TASK DATA –

## src/hw/gpio_ports_pkg.sv

```systemverilog
// Package for the four-port GPIO block: register map, masks, carriers.
// Assumes a 32-bit APB slave; one aligned word per register.
package gpio_ports_pkg;

  // ---------------------------------------------------------------
  // Geometry
  // ---------------------------------------------------------------
  localparam int unsigned NUM_PORTS  = 4;
  localparam int unsigned PORT_W     = 8;
  localparam int unsigned ADDR_W     = 8;
  localparam int unsigned PORT_D     = 0;
  localparam int unsigned PORT_E     = 1;
  localparam int unsigned PORT_F     = 2;
  localparam int unsigned PORT_G     = 3;
  localparam int unsigned ALT_G_W    = 5;

  // ---------------------------------------------------------------
  // Register map: port n at PORT_STRIDE * n
  // ---------------------------------------------------------------
  localparam logic [ADDR_W-1:0] PORT_STRIDE     = 8'h10;
  localparam logic [ADDR_W-1:0] OFS_OUTPUT      = 8'h00;
  localparam logic [ADDR_W-1:0] OFS_DIRECTION   = 8'h04;
  localparam logic [ADDR_W-1:0] OFS_PIN_LEVEL   = 8'h08;
  localparam logic [ADDR_W-1:0] ADDR_LEGACY_CTL = 8'h40;
  localparam logic [1:0]        PORT_SEL_LSB    = 2'h0;
  localparam int unsigned       PORT_SEL_BIT    = 4;
  localparam int unsigned       LEGACY_BIT      = 0;

  // ---------------------------------------------------------------
  // Reset values and implemented-bit masks
  // ---------------------------------------------------------------
  localparam logic [PORT_W-1:0] PORT_RESET  = 8'h00;
  localparam logic [PORT_W-1:0] MASK_FULL   = 8'hff;
  localparam logic [PORT_W-1:0] MASK_G      = 8'h1f;
  localparam logic [31:0]       RDATA_ZERO  = 32'h0000_0000;

  // ---------------------------------------------------------------
  // Carriers
  // ---------------------------------------------------------------
  typedef struct packed {
    logic [PORT_W-1:0] out_data;
    logic [PORT_W-1:0] direction;
  } port_state_t;

  typedef struct packed {
    logic [PORT_W-1:0] level;
    logic [PORT_W-1:0] enable;
  } pin_drive_t;

  typedef struct packed {
    logic [ADDR_W-1:0] addr;
    logic              write;
    logic [31:0]       wdata;
    logic              strb0;
  } apb_req_t;

endpackage

```

## src/hw/gpio_ports_d_to_g.sv

```systemverilog
// Four GPIO ports (three of eight bits, one of five) behind an APB slave.
// Assumes pins and alternate-function signals are synchronous to clk_sys_i.
`timescale 1ns/100ps
module gpio_ports_d_to_g (
  input  wire logic                     clk_sys_i,
  input  wire logic                     rst_b_i,
  input  wire logic                     psel_i,
  input  wire logic                     penable_i,
  input  wire logic                     pwrite_i,
  input  wire logic [7:0]               paddr_i,
  input  wire logic [31:0]              pwdata_i,
  input  wire logic [3:0]               pstrb_i,
  output logic                          pready_o,
  output logic [31:0]                   prdata_o,
  output logic                          pslverr_o,
  input  wire logic [3:0][7:0]          pin_in_i,
  output logic      [3:0][7:0]          pin_out_o,
  output logic      [3:0][7:0]          pin_oe_o,
  input  wire logic [4:0]               alt_g_out_i,
  input  wire logic [4:0]               alt_g_oe_i,
  output logic                          legacy_mode_o
);

  // ---------------------------------------------------------------
  // State
  // ---------------------------------------------------------------
  gpio_ports_pkg::port_state_t [3:0] ports_reg;
  gpio_ports_pkg::port_state_t [3:0] ports_next;
  gpio_ports_pkg::pin_drive_t  [3:0] drive_reg;
  gpio_ports_pkg::pin_drive_t  [3:0] drive_next;
  logic                              legacy_reg;
  logic                              legacy_next;
  logic [31:0]                       rdata_reg;
  logic [31:0]                       rdata_next;
  logic                              err_reg;
  logic                              err_next;

  gpio_ports_pkg::apb_req_t req;
  logic [1:0] sel_port;
  logic [7:0] sel_ofs;
  logic       is_ctl;
  logic       is_port;
  logic       blocked;
  logic       setup;
  logic       wr_access;
  logic [7:0] wbyte;

  assign req.addr  = paddr_i;
  assign req.write = pwrite_i;
  assign req.wdata = pwdata_i;
  assign req.strb0 = pstrb_i[0];
  assign setup     = psel_i & ~penable_i;
  assign wr_access = psel_i & penable_i & req.write & ~err_reg;
  assign wbyte     = req.wdata[7:0];

  // ---------------------------------------------------------------
  // Address decode
  // ---------------------------------------------------------------
  function automatic logic [7:0] port_mask(input logic [1:0] p);
    port_mask = (p == 2'(gpio_ports_pkg::PORT_G)) ?
                gpio_ports_pkg::MASK_G : gpio_ports_pkg::MASK_FULL;
  endfunction

  always_comb begin
    sel_port = req.addr[gpio_ports_pkg::PORT_SEL_BIT +: 2];
    sel_ofs  = req.addr & 8'h0f;
    is_ctl   = (req.addr == gpio_ports_pkg::ADDR_LEGACY_CTL);
    is_port  = (req.addr[7:6] == gpio_ports_pkg::PORT_SEL_LSB) &&
               ((sel_ofs == gpio_ports_pkg::OFS_OUTPUT) ||
                (sel_ofs == gpio_ports_pkg::OFS_DIRECTION) ||
                (sel_ofs == gpio_ports_pkg::OFS_PIN_LEVEL));
    blocked  = 1'b0;
    if (legacy_reg) begin
      if (sel_port == 2'(gpio_ports_pkg::PORT_G)) begin
        blocked = 1'b1;
      end else if (sel_port == 2'(gpio_ports_pkg::PORT_F) &&
                   sel_ofs != gpio_ports_pkg::OFS_PIN_LEVEL) begin
        blocked = 1'b1;
      end
    end
  end

  // ---------------------------------------------------------------
  // Read data and error, captured in the setup cycle
  // ---------------------------------------------------------------
  always_comb begin
    rdata_next = rdata_reg;
    err_next   = err_reg;
    if (setup) begin
      rdata_next = gpio_ports_pkg::RDATA_ZERO;
      err_next   = 1'b0;
      if (is_ctl) begin
        rdata_next[gpio_ports_pkg::LEGACY_BIT] = legacy_reg;
      end else if (!is_port || blocked) begin
        err_next = 1'b1;
      end else if (!req.write) begin
        unique case (sel_ofs)
          gpio_ports_pkg::OFS_OUTPUT:
            rdata_next[7:0] = ports_reg[sel_port].out_data;
          gpio_ports_pkg::OFS_DIRECTION:
            rdata_next[7:0] = ports_reg[sel_port].direction;
          default:
            rdata_next[7:0] = pin_in_i[sel_port] &
                              port_mask(sel_port);
        endcase
      end
    end
  end

  // ---------------------------------------------------------------
  // Register writes
  // ---------------------------------------------------------------
  always_comb begin
    ports_next  = ports_reg;
    legacy_next = legacy_reg;
    if (wr_access && req.strb0) begin
      if (is_ctl) begin
        legacy_next = req.wdata[gpio_ports_pkg::LEGACY_BIT];
      end else if (sel_ofs == gpio_ports_pkg::OFS_OUTPUT) begin
        ports_next[sel_port].out_data =
          wbyte & port_mask(sel_port);
      end else if (sel_ofs == gpio_ports_pkg::OFS_DIRECTION) begin
        ports_next[sel_port].direction =
          wbyte & port_mask(sel_port);
      end
      // Pin-level writes fall through and change nothing
    end
  end

  // ---------------------------------------------------------------
  // Pin drive, one entry per port
  // ---------------------------------------------------------------
  for (genvar p = 0; p < gpio_ports_pkg::NUM_PORTS; p++) begin : g_drive
    always_comb begin
      drive_next[p].level  = ports_reg[p].out_data;
      drive_next[p].enable = ports_reg[p].direction;
      if (legacy_reg && p == gpio_ports_pkg::PORT_F) begin
        drive_next[p].enable = gpio_ports_pkg::PORT_RESET;
      end
      if (legacy_reg && p == gpio_ports_pkg::PORT_G) begin
        drive_next[p].level  = {3'h0, alt_g_out_i};
        drive_next[p].enable = {3'h0, alt_g_oe_i};
      end
    end
    assign pin_out_o[p] = drive_reg[p].level;
    assign pin_oe_o[p]  = drive_reg[p].enable;
  end

  always_ff @(posedge clk_sys_i or negedge rst_b_i) begin
    if (!rst_b_i) begin
      for (int p = 0; p < gpio_ports_pkg::NUM_PORTS; p++) begin
        ports_reg[p].out_data  <= gpio_ports_pkg::PORT_RESET;
        ports_reg[p].direction <= gpio_ports_pkg::PORT_RESET;
        drive_reg[p].level     <= gpio_ports_pkg::PORT_RESET;
        drive_reg[p].enable    <= gpio_ports_pkg::PORT_RESET;
      end
      legacy_reg <= 1'b0;
      rdata_reg  <= gpio_ports_pkg::RDATA_ZERO;
      err_reg    <= 1'b0;
    end else begin
      ports_reg  <= ports_next;
      drive_reg  <= drive_next;
      legacy_reg <= legacy_next;
      rdata_reg  <= rdata_next;
      err_reg    <= err_next;
    end
  end

  assign pready_o      = 1'b1;
  assign prdata_o      = rdata_reg;
  assign pslverr_o     = psel_i & penable_i & err_reg;
  assign legacy_mode_o = legacy_reg;

  // ---------------------------------------------------------------
  // Checks
  // ---------------------------------------------------------------
  logic wr_d_out;
  logic wr_e_dir;
  logic wr_g_out;
  logic rd_d_pin;
  logic wr_pin_lvl;
  logic acc_f_legacy;
  assign wr_d_out = wr_access && req.strb0 && sel_port == 2'h0 &&
                    sel_ofs == gpio_ports_pkg::OFS_OUTPUT && is_port;
  assign wr_e_dir = wr_access && req.strb0 && sel_port == 2'h1 &&
                    sel_ofs == gpio_ports_pkg::OFS_DIRECTION && is_port;
  assign wr_g_out = psel_i && penable_i && req.write && req.strb0 &&
                    sel_port == 2'h3 && is_port &&
                    sel_ofs == gpio_ports_pkg::OFS_OUTPUT;
  assign rd_d_pin = setup && !req.write && is_port && sel_port == 2'h0 &&
                    sel_ofs == gpio_ports_pkg::OFS_PIN_LEVEL;
  assign wr_pin_lvl = wr_access && req.strb0 && is_port &&
                      sel_ofs == gpio_ports_pkg::OFS_PIN_LEVEL;
  assign acc_f_legacy = psel_i && penable_i && legacy_reg && is_port &&
                        sel_port == 2'h2 &&
                        sel_ofs != gpio_ports_pkg::OFS_PIN_LEVEL;

  property p_out_write;
    @(posedge clk_sys_i) disable iff (!rst_b_i)
    wr_d_out |=> ports_reg[0].out_data == $past(pwdata_i[7:0]);
  endproperty
  a_out_write: assert property (p_out_write)
    else $error("output data write lost");

  property p_dir_write;
    @(posedge clk_sys_i) disable iff (!rst_b_i)
    wr_e_dir |=> ##1 pin_oe_o[1] == $past(pwdata_i[7:0], 2);
  endproperty
  a_dir_write: assert property (p_dir_write)
    else $error("direction write did not reach pin enable");

  property p_pin_read;
    @(posedge clk_sys_i) disable iff (!rst_b_i)
    rd_d_pin |=> prdata_o == {24'h0, $past(pin_in_i[0])};
  endproperty
  a_pin_read: assert property (p_pin_read)
    else $error("pin level read mismatch");

  property p_g_upper_zero;
    @(posedge clk_sys_i) disable iff (!rst_b_i)
    ports_reg[3].out_data[7:5] == 3'h0 && ports_reg[3].direction[7:5] == 3'h0
    && pin_oe_o[3][7:5] == 3'h0;
  endproperty
  a_g_upper_zero: assert property (p_g_upper_zero)
    else $error("unimplemented port bits set");

  property p_g_write;
    @(posedge clk_sys_i) disable iff (!rst_b_i)
    wr_g_out && !legacy_reg && !err_reg |=>
      ports_reg[3].out_data == ($past(pwdata_i[7:0]) & 8'h1f);
  endproperty
  a_g_write: assert property (p_g_write)
    else $error("five-bit port write wrong");

  property p_legacy_f_input;
    @(posedge clk_sys_i) disable iff (!rst_b_i)
    legacy_reg [*2] |-> pin_oe_o[2] == 8'h00;
  endproperty
  a_legacy_f_input: assert property (p_legacy_f_input)
    else $error("legacy input-only port driven");

  property p_legacy_g_locked;
    @(posedge clk_sys_i) disable iff (!rst_b_i)
    wr_g_out && legacy_reg |-> pslverr_o ##1 $stable(ports_reg[3]);
  endproperty
  a_legacy_g_locked: assert property (p_legacy_g_locked)
    else $error("legacy port reachable");

  property p_legacy_g_alt;
    @(posedge clk_sys_i) disable iff (!rst_b_i)
    legacy_reg |=> pin_out_o[3][4:0] == $past(alt_g_out_i) &&
                   pin_oe_o[3][4:0] == $past(alt_g_oe_i);
  endproperty
  a_legacy_g_alt: assert property (p_legacy_g_alt)
    else $error("alternate function not on pins");

  property p_drive_follow;
    @(posedge clk_sys_i) disable iff (!rst_b_i)
    1'b1 |=> pin_oe_o[0] == $past(ports_reg[0].direction) &&
             pin_out_o[0] == $past(ports_reg[0].out_data);
  endproperty
  a_drive_follow: assert property (p_drive_follow)
    else $error("pin drive does not follow registers");

  property p_pin_write_ignored;
    @(posedge clk_sys_i) disable iff (!rst_b_i)
    wr_pin_lvl |=> $stable(ports_reg) && $stable(legacy_reg);
  endproperty
  a_pin_write_ignored: assert property (p_pin_write_ignored)
    else $error("pin-level write changed state");

  // ---------------------------------------------------------------
  // Refused accesses and coverage
  // ---------------------------------------------------------------
  property p_legacy_f_locked;
    @(posedge clk_sys_i) disable iff (!rst_b_i)
    acc_f_legacy |-> pslverr_o ##1 $stable(ports_reg[2]);
  endproperty
  a_legacy_f_locked: assert property (p_legacy_f_locked)
    else $error("legacy input-only port registers reachable");

  property p_refused_read_zero;
    @(posedge clk_sys_i) disable iff (!rst_b_i)
    setup && blocked |=> prdata_o == gpio_ports_pkg::RDATA_ZERO && err_reg;
  endproperty
  a_refused_read_zero: assert property (p_refused_read_zero)
    else $error("refused access returned data");

  c_write_d: cover property (@(posedge clk_sys_i) wr_d_out);
  c_read_pin: cover property (@(posedge clk_sys_i) rd_d_pin);
  c_legacy: cover property (@(posedge clk_sys_i) $rose(legacy_reg));
  c_error: cover property (@(posedge clk_sys_i) pslverr_o);
  c_legacy_f_refused: cover property (@(posedge clk_sys_i) acc_f_legacy);

endmodule

```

PROBLEM TO WORK ON –
Wherever "Assumes" appears in a line of the entries, copy that line.

FINISHED EXERCISE –
// Assumes a 32-bit APB slave; one aligned word per register.
// Assumes pins and alternate-function signals are synchronous to clk_sys_i.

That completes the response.